[Source records]
==> inputs of nickel <==
==> flow/design.v <==
module pwmblink(
    input  logic clk,
    input  logic rst,
    output logic RGB_R,
    output logic RGB_B,
    output logic RGB_G
);
    parameter CLKMAX = 12000000;  
    logic [31:0] counter;
    logic [8:0] x;  
    logic [7:0] sharktooth;  
    logic [7:0] red;
    logic [7:0] green;
    logic [7:0] blue;
    always_ff @(posedge clk) begin
        if (rst) begin
            counter <= 0;
            x <= 0;
            sharktooth <= 0;
        end else begin
        if (counter >= CLKMAX/360) begin
            counter <= 0;
            if (x >= 359) begin
                x <= 0;
            end
            else begin
                x <= x + 1;
            end
            end
        else begin
            counter <= counter + 1;
        end
        sharktooth <= sharktooth + 1;
        end
    end
    always_comb begin
        if(x < 60) begin
            green = 255*x/60;
            blue = 0;
            red  = 255;
        end else if (x < 120) begin
            green = 255;
            blue = 0;
            red  = 255 - 255*(x-60)/60;
        end else if (x < 180) begin
            green = 255;
            blue = 255*(x-120)/60;
            red  = 0;
        end else if (x < 240) begin
            green = 255 - 255*(x-180)/60;
            blue = 255;
            red  = 0;
        end else if (x < 300) begin
            green = 0;
            blue = 255;
            red  = 255*(x-240)/60;
        end else begin
            green = 0;
            blue = 255 - 255*(x-300)/60;
            red  = 255;
        end
    end
    assign {RGB_R, RGB_G, RGB_B} = {sharktooth < red, sharktooth < green, sharktooth < blue};
endmodule
==> flow/run.sh <==
#!/bin/bash
# the make line also repeats each setting of config.mk as NAME=value (left out here)
make -C /OpenROAD-flow-scripts/flow DESIGN_CONFIG=/design/flow/config.mk WORK_HOME=/design/flow/orfs CLKGATE_MAP_FILE= finish
==> flow/config.mk <==
export PLATFORM = sky130hd
export DESIGN_NAME = pwmblink
export DESIGN_NICKNAME = pwmblink
export VERILOG_FILES = /design/flow/design.v
export SDC_FILE = /design/flow/constraint.sdc
export NUM_CORES = 4
export LEC_CHECK = 0
export CAP_MARGIN = 5
export CELL_PAD_IN_SITES_GLOBAL_PLACEMENT = 3
export CORE_MARGIN = 2
export CORE_UTILIZATION = 64
export CTS_CLUSTER_DIAMETER = 100
export CTS_CLUSTER_SIZE = 19
export HOLD_SLACK_MARGIN = 0.24
export PLACE_DENSITY = 0.37
export SETUP_SLACK_MARGIN = -2.0
export SLEW_MARGIN = 20
export TNS_END_PERCENT = 100
==> flow/constraint.sdc <==
create_clock -name core_clock -period 25.3 [get_ports {clk}]
set_input_delay 5.0600 -clock core_clock [delete_from_list [all_inputs] [get_ports {clk}]]
set_output_delay 5.0600 -clock core_clock [all_outputs]
set_load 0.01 [all_outputs]
==> inputs of amber, as changes to nickel <==
- ABC_AREA: not set -> 1
- CAP_MARGIN: 5 -> 20
- CELL_PAD_IN_SITES_GLOBAL_PLACEMENT: 3 -> not set
- CORE_UTILIZATION: 64 -> 72
- CTS_CLUSTER_DIAMETER: 100 -> not set
- CTS_CLUSTER_SIZE: 19 -> 10
- HOLD_SLACK_MARGIN: 0.24 -> not set
- PLACE_DENSITY: 0.37 -> 0.42
- SETUP_SLACK_MARGIN: -2.0 -> not set
- TNS_END_PERCENT: 100 -> not set
==> flow/constraint.sdc (replaced) <==
create_clock -name core_clock -period 34.8 [get_ports {clk}]
set_input_delay 6.9600 -clock core_clock [delete_from_list [all_inputs] [get_ports {clk}]]
set_output_delay 6.9600 -clock core_clock [all_outputs]
set_load 0.01 [all_outputs]
==> inputs of pepper, as changes to nickel <==
- ABC_AREA: not set -> 1
- CELL_PAD_IN_SITES_GLOBAL_PLACEMENT: 3 -> not set
- CORE_UTILIZATION: 64 -> 40
- CTS_CLUSTER_DIAMETER: 100 -> 368
- CTS_CLUSTER_SIZE: 19 -> 98
- HOLD_SLACK_MARGIN: 0.24 -> not set
- PLACE_DENSITY: 0.37 -> not set
- PLACE_DENSITY_LB_ADDON: not set -> 0.06
- SETUP_SLACK_MARGIN: -2.0 -> -1.91
- TNS_END_PERCENT: 100 -> 20
==> flow/constraint.sdc (replaced) <==
create_clock -name core_clock -period 40.0 [get_ports {clk}]
set_input_delay 8.0000 -clock core_clock [delete_from_list [all_inputs] [get_ports {clk}]]
set_output_delay 8.0000 -clock core_clock [all_outputs]
set_load 0.01 [all_outputs]
==> inputs of raven, as changes to nickel <==
- ABC_AREA: not set -> 1
- CAP_MARGIN: 5 -> 20
- CELL_PAD_IN_SITES_GLOBAL_PLACEMENT: 3 -> not set
- CTS_CLUSTER_DIAMETER: 100 -> not set
- CTS_CLUSTER_SIZE: 19 -> not set
- HOLD_SLACK_MARGIN: 0.24 -> not set
- PLACE_DENSITY: 0.37 -> not set
- SETUP_SLACK_MARGIN: -2.0 -> not set
- TNS_END_PERCENT: 100 -> not set
==> flow/constraint.sdc (replaced) <==
create_clock -name core_clock -period 34.8 [get_ports {clk}]
set_input_delay 6.9600 -clock core_clock [delete_from_list [all_inputs] [get_ports {clk}]]
set_output_delay 6.9600 -clock core_clock [all_outputs]
set_load 0.01 [all_outputs]
==> qor summary <==
metric                                                raven                        nickel               pepper                amber
Outcome                    no timing/DRC/antenna violations     aborted with a tool error  no timing/DRC/antenna violations  no timing/DRC/antenna violations
Stage where the flow stopped                              -  global placement without I/O                    -                    -
Post-route core utilization                           0.665                             -                0.424                0.753
Cell type taking the most area          combinational gates                             -  combinational gates  combinational gates
Total die area                                   0.0301 mm²                    0.0302 mm²           0.0478 mm²           0.0269 mm²
Relative slew slack                                   0.247                             -                0.344                0.266
Int Pwr                                          0.000269 W                             -           0.000225 W           0.000268 W
Detailed Place HPWL                                 45.7 mm                             -              47.6 mm              46.0 mm
Total clock buffers created by CTS                        5                             -                    5                    5
Highest routed metal layer                             met4                             -                 met5                 met4
Average instance area after synthesis              7.10 µm²                      8.16 µm²             7.10 µm²             7.10 µm²
Post-synthesis chip area from yosys              0.0184 mm²                    0.0184 mm²           0.0184 mm²           0.0184 mm²
Core box area                                    0.0285 mm²                    0.0285 mm²           0.0454 mm²           0.0251 mm²
H-tree lvl count                                          2                             -                    2                    2
Fraction of area in registers                        0.0517                             -               0.0510               0.0518
CP endpoint kind                                output port                             -          output port          output port
Terminating pin of the worst hold path           counter[0]                             -           counter[0]          counter[15]
Final wirelength                                    53.2 mm                             -              54.4 mm              53.9 mm
Power figures rest on the tool's default switching activity, not on a simulated workload.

Directions — All of the entries above need to be retyped exactly.

Your solution —
==> inputs of nickel <==
==> flow/design.v <==
module pwmblink(
    input  logic clk,
    input  logic rst,
    output logic RGB_R,
    output logic RGB_B,
    output logic RGB_G
);
    parameter CLKMAX = 12000000;  
    logic [31:0] counter;
    logic [8:0] x;  
    logic [7:0] sharktooth;  
    logic [7:0] red;
    logic [7:0] green;
    logic [7:0] blue;
    always_ff @(posedge clk) begin
        if (rst) begin
            counter <= 0;
            x <= 0;
            sharktooth <= 0;
        end else begin
        if (counter >= CLKMAX/360) begin
            counter <= 0;
            if (x >= 359) begin
                x <= 0;
            end
            else begin
                x <= x + 1;
            end
            end
        else begin
            counter <= counter + 1;
        end
        sharktooth <= sharktooth + 1;
        end
    end
    always_comb begin
        if(x < 60) begin
            green = 255*x/60;
            blue = 0;
            red  = 255;
        end else if (x < 120) begin
            green = 255;
            blue = 0;
            red  = 255 - 255*(x-60)/60;
        end else if (x < 180) begin
            green = 255;
            blue = 255*(x-120)/60;
            red  = 0;
        end else if (x < 240) begin
            green = 255 - 255*(x-180)/60;
            blue = 255;
            red  = 0;
        end else if (x < 300) begin
            green = 0;
            blue = 255;
            red  = 255*(x-240)/60;
        end else begin
            green = 0;
            blue = 255 - 255*(x-300)/60;
            red  = 255;
        end
    end
    assign {RGB_R, RGB_G, RGB_B} = {sharktooth < red, sharktooth < green, sharktooth < blue};
endmodule
==> flow/run.sh <==
#!/bin/bash
# the make line also repeats each setting of config.mk as NAME=value (left out here)
make -C /OpenROAD-flow-scripts/flow DESIGN_CONFIG=/design/flow/config.mk WORK_HOME=/design/flow/orfs CLKGATE_MAP_FILE= finish
==> flow/config.mk <==
export PLATFORM = sky130hd
export DESIGN_NAME = pwmblink
export DESIGN_NICKNAME = pwmblink
export VERILOG_FILES = /design/flow/design.v
export SDC_FILE = /design/flow/constraint.sdc
export NUM_CORES = 4
export LEC_CHECK = 0
export CAP_MARGIN = 5
export CELL_PAD_IN_SITES_GLOBAL_PLACEMENT = 3
export CORE_MARGIN = 2
export CORE_UTILIZATION = 64
export CTS_CLUSTER_DIAMETER = 100
export CTS_CLUSTER_SIZE = 19
export HOLD_SLACK_MARGIN = 0.24
export PLACE_DENSITY = 0.37
export SETUP_SLACK_MARGIN = -2.0
export SLEW_MARGIN = 20
export TNS_END_PERCENT = 100
==> flow/constraint.sdc <==
create_clock -name core_clock -period 25.3 [get_ports {clk}]
set_input_delay 5.0600 -clock core_clock [delete_from_list [all_inputs] [get_ports {clk}]]
set_output_delay 5.0600 -clock core_clock [all_outputs]
set_load 0.01 [all_outputs]
==> inputs of amber, as changes to nickel <==
- ABC_AREA: not set -> 1
- CAP_MARGIN: 5 -> 20
- CELL_PAD_IN_SITES_GLOBAL_PLACEMENT: 3 -> not set
- CORE_UTILIZATION: 64 -> 72
- CTS_CLUSTER_DIAMETER: 100 -> not set
- CTS_CLUSTER_SIZE: 19 -> 10
- HOLD_SLACK_MARGIN: 0.24 -> not set
- PLACE_DENSITY: 0.37 -> 0.42
- SETUP_SLACK_MARGIN: -2.0 -> not set
- TNS_END_PERCENT: 100 -> not set
==> flow/constraint.sdc (replaced) <==
create_clock -name core_clock -period 34.8 [get_ports {clk}]
set_input_delay 6.9600 -clock core_clock [delete_from_list [all_inputs] [get_ports {clk}]]
set_output_delay 6.9600 -clock core_clock [all_outputs]
set_load 0.01 [all_outputs]
==> inputs of pepper, as changes to nickel <==
- ABC_AREA: not set -> 1
- CELL_PAD_IN_SITES_GLOBAL_PLACEMENT: 3 -> not set
- CORE_UTILIZATION: 64 -> 40
- CTS_CLUSTER_DIAMETER: 100 -> 368
- CTS_CLUSTER_SIZE: 19 -> 98
- HOLD_SLACK_MARGIN: 0.24 -> not set
- PLACE_DENSITY: 0.37 -> not set
- PLACE_DENSITY_LB_ADDON: not set -> 0.06
- SETUP_SLACK_MARGIN: -2.0 -> -1.91
- TNS_END_PERCENT: 100 -> 20
==> flow/constraint.sdc (replaced) <==
create_clock -name core_clock -period 40.0 [get_ports {clk}]
set_input_delay 8.0000 -clock core_clock [delete_from_list [all_inputs] [get_ports {clk}]]
set_output_delay 8.0000 -clock core_clock [all_outputs]
set_load 0.01 [all_outputs]
==> inputs of raven, as changes to nickel <==
- ABC_AREA: not set -> 1
- CAP_MARGIN: 5 -> 20
- CELL_PAD_IN_SITES_GLOBAL_PLACEMENT: 3 -> not set
- CTS_CLUSTER_DIAMETER: 100 -> not set
- CTS_CLUSTER_SIZE: 19 -> not set
- HOLD_SLACK_MARGIN: 0.24 -> not set
- PLACE_DENSITY: 0.37 -> not set
- SETUP_SLACK_MARGIN: -2.0 -> not set
- TNS_END_PERCENT: 100 -> not set
==> flow/constraint.sdc (replaced) <==
create_clock -name core_clock -period 34.8 [get_ports {clk}]
set_input_delay 6.9600 -clock core_clock [delete_from_list [all_inputs] [get_ports {clk}]]
set_output_delay 6.9600 -clock core_clock [all_outputs]
set_load 0.01 [all_outputs]
==> qor summary <==
metric                                                raven                        nickel               pepper                amber
Outcome                    no timing/DRC/antenna violations     aborted with a tool error  no timing/DRC/antenna violations  no timing/DRC/antenna violations
Stage where the flow stopped                              -  global placement without I/O                    -                    -
Post-route core utilization                           0.665                             -                0.424                0.753
Cell type taking the most area          combinational gates                             -  combinational gates  combinational gates
Total die area                                   0.0301 mm²                    0.0302 mm²           0.0478 mm²           0.0269 mm²
Relative slew slack                                   0.247                             -                0.344                0.266
Int Pwr                                          0.000269 W                             -           0.000225 W           0.000268 W
Detailed Place HPWL                                 45.7 mm                             -              47.6 mm              46.0 mm
Total clock buffers created by CTS                        5                             -                    5                    5
Highest routed metal layer                             met4                             -                 met5                 met4
Average instance area after synthesis              7.10 µm²                      8.16 µm²             7.10 µm²             7.10 µm²
Post-synthesis chip area from yosys              0.0184 mm²                    0.0184 mm²           0.0184 mm²           0.0184 mm²
Core box area                                    0.0285 mm²                    0.0285 mm²           0.0454 mm²           0.0251 mm²
H-tree lvl count                                          2                             -                    2                    2
Fraction of area in registers                        0.0517                             -               0.0510               0.0518
CP endpoint kind                                output port                             -          output port          output port
Terminating pin of the worst hold path           counter[0]                             -           counter[0]          counter[15]
Final wirelength                                    53.2 mm                             -              54.4 mm              53.9 mm
Power figures rest on the tool's default switching activity, not on a simulated workload.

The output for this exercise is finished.